The emirate joins companies such as Cheniere Energy Inc., Sempra Energy and Dominion Resources Inc. in seeking to export LNG from the U.S. to take advantage of higher prices elsewhere. U.S. natural gas prices averaged $2.96 per million British thermal units in July, or 16 percent of Japan’s average LNG import price, according to New York futures prices and data compiled by Bloomberg.
Japan paid $18.07 per million Btu for LNG in July, the highest since at least 2006, when Bloomberg began collecting data. The country has increased imports of the fuel to run power plants after shutting nuclear reactors following the March 2011 earthquake and tsunami.

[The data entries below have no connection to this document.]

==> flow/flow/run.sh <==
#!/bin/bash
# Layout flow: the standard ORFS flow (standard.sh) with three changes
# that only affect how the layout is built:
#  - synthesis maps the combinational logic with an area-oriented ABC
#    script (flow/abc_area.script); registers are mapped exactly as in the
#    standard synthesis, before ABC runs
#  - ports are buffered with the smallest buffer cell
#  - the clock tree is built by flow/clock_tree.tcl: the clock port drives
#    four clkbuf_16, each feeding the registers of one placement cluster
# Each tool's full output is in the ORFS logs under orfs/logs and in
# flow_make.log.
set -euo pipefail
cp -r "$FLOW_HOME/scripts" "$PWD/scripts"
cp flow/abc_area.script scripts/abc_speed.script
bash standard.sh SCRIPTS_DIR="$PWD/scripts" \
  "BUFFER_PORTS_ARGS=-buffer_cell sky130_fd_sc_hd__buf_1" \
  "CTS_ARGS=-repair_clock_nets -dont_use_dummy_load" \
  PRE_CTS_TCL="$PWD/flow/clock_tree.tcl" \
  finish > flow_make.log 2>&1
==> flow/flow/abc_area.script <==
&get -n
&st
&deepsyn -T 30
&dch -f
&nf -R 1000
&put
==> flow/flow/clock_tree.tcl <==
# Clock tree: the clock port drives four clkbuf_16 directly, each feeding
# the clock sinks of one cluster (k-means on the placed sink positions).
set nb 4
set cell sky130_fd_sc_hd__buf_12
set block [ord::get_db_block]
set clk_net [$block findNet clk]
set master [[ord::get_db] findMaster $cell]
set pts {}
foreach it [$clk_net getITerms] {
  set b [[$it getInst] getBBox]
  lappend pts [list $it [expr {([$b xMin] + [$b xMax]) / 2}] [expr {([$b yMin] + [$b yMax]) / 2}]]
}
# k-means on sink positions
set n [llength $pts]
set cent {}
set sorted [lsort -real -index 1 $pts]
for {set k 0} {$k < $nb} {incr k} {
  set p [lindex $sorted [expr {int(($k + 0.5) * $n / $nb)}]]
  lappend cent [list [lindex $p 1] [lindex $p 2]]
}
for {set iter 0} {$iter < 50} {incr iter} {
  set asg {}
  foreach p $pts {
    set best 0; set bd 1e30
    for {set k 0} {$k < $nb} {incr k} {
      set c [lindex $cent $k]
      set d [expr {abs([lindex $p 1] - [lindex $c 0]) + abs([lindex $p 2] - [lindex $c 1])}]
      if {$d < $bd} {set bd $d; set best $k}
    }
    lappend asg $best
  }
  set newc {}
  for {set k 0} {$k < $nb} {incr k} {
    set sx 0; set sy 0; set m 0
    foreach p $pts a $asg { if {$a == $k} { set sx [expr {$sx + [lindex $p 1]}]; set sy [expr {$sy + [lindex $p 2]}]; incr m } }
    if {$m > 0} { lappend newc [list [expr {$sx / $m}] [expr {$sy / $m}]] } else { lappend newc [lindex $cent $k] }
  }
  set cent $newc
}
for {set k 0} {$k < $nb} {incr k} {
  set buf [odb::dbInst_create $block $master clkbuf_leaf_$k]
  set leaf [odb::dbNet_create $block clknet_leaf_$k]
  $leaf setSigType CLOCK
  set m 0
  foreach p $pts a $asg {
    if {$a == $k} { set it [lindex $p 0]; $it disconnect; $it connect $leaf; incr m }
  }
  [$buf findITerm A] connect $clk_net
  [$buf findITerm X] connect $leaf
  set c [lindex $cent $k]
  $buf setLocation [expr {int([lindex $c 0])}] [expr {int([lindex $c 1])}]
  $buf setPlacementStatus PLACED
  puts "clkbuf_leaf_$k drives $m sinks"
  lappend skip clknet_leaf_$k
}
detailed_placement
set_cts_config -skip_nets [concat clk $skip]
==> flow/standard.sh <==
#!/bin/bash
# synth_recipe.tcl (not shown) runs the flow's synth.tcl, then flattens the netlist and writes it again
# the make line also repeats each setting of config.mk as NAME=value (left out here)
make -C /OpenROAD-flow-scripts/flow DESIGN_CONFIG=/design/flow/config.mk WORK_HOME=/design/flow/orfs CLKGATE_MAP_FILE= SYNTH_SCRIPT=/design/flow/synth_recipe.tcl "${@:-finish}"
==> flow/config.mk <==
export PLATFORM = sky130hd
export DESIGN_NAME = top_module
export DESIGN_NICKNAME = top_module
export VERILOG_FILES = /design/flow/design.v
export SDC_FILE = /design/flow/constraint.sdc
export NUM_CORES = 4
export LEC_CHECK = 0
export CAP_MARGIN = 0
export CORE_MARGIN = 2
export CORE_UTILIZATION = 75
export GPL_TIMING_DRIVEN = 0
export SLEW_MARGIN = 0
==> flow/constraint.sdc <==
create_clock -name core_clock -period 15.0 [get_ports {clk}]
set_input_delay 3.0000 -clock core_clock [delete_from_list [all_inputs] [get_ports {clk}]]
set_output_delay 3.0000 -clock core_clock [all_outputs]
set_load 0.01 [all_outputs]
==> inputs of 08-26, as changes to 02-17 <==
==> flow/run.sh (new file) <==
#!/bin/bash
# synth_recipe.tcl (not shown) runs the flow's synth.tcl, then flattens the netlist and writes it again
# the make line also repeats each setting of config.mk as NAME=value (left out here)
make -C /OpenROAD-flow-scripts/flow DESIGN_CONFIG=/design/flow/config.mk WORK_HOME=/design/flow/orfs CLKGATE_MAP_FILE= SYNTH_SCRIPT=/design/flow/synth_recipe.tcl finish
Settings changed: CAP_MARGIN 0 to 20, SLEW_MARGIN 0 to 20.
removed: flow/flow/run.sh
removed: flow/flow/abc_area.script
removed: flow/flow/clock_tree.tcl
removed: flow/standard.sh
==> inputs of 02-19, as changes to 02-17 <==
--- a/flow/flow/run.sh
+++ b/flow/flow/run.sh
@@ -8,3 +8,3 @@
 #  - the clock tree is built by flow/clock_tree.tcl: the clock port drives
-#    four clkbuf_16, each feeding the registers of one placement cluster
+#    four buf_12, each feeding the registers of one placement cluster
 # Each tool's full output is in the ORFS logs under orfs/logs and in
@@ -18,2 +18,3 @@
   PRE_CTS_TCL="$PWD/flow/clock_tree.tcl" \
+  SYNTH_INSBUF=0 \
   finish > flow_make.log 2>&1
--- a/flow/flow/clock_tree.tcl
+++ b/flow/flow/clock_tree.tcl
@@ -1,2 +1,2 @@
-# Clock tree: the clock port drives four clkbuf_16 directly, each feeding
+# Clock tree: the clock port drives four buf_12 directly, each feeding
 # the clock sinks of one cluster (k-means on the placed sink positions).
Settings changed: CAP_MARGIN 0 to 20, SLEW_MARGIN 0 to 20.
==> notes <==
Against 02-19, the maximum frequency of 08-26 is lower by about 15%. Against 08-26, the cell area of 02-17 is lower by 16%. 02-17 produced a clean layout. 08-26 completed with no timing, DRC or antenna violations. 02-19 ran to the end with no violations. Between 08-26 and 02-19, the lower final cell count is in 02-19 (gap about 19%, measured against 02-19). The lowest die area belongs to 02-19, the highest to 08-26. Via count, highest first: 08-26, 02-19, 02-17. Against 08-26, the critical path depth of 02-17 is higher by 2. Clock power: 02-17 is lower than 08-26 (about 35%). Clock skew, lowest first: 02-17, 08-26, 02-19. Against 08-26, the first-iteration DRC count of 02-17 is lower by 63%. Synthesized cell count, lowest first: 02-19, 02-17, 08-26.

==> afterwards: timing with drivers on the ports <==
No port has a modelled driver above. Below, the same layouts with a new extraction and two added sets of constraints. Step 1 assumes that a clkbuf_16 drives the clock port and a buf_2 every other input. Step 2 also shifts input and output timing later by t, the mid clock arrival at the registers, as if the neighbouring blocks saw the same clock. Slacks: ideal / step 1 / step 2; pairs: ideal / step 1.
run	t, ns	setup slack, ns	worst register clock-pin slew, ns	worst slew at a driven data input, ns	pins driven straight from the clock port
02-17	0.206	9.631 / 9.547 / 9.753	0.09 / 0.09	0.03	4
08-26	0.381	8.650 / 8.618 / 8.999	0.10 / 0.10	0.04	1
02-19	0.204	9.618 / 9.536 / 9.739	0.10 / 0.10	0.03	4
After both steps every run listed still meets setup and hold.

The expansion of Golden Pass would require five years to complete, said the venture, which also plans to apply for permission to export fuel to countries lacking free-trade pacts with the U.S.
Qatar will have to wait until U.S. President Barack Obama rules on whether to allow construction of additional export terminals for LNG, a decision expected by year-end, Barclays Plc said in June, citing Heather Zichal, the administration’s deputy assistant for energy and climate change. The U.S. suspended issuing permits for exports to countries without free-trade agreements after some fuel users and Democrats in Congress said sales abroad might lead to an increase in domestic prices.
Qatar started its 14th liquefaction plant last year and currently does not plan to add any more capacity amid a moratorium on further development of its North Field, which extends into Iran’s South Pars to form the world’s biggest gas reservoir.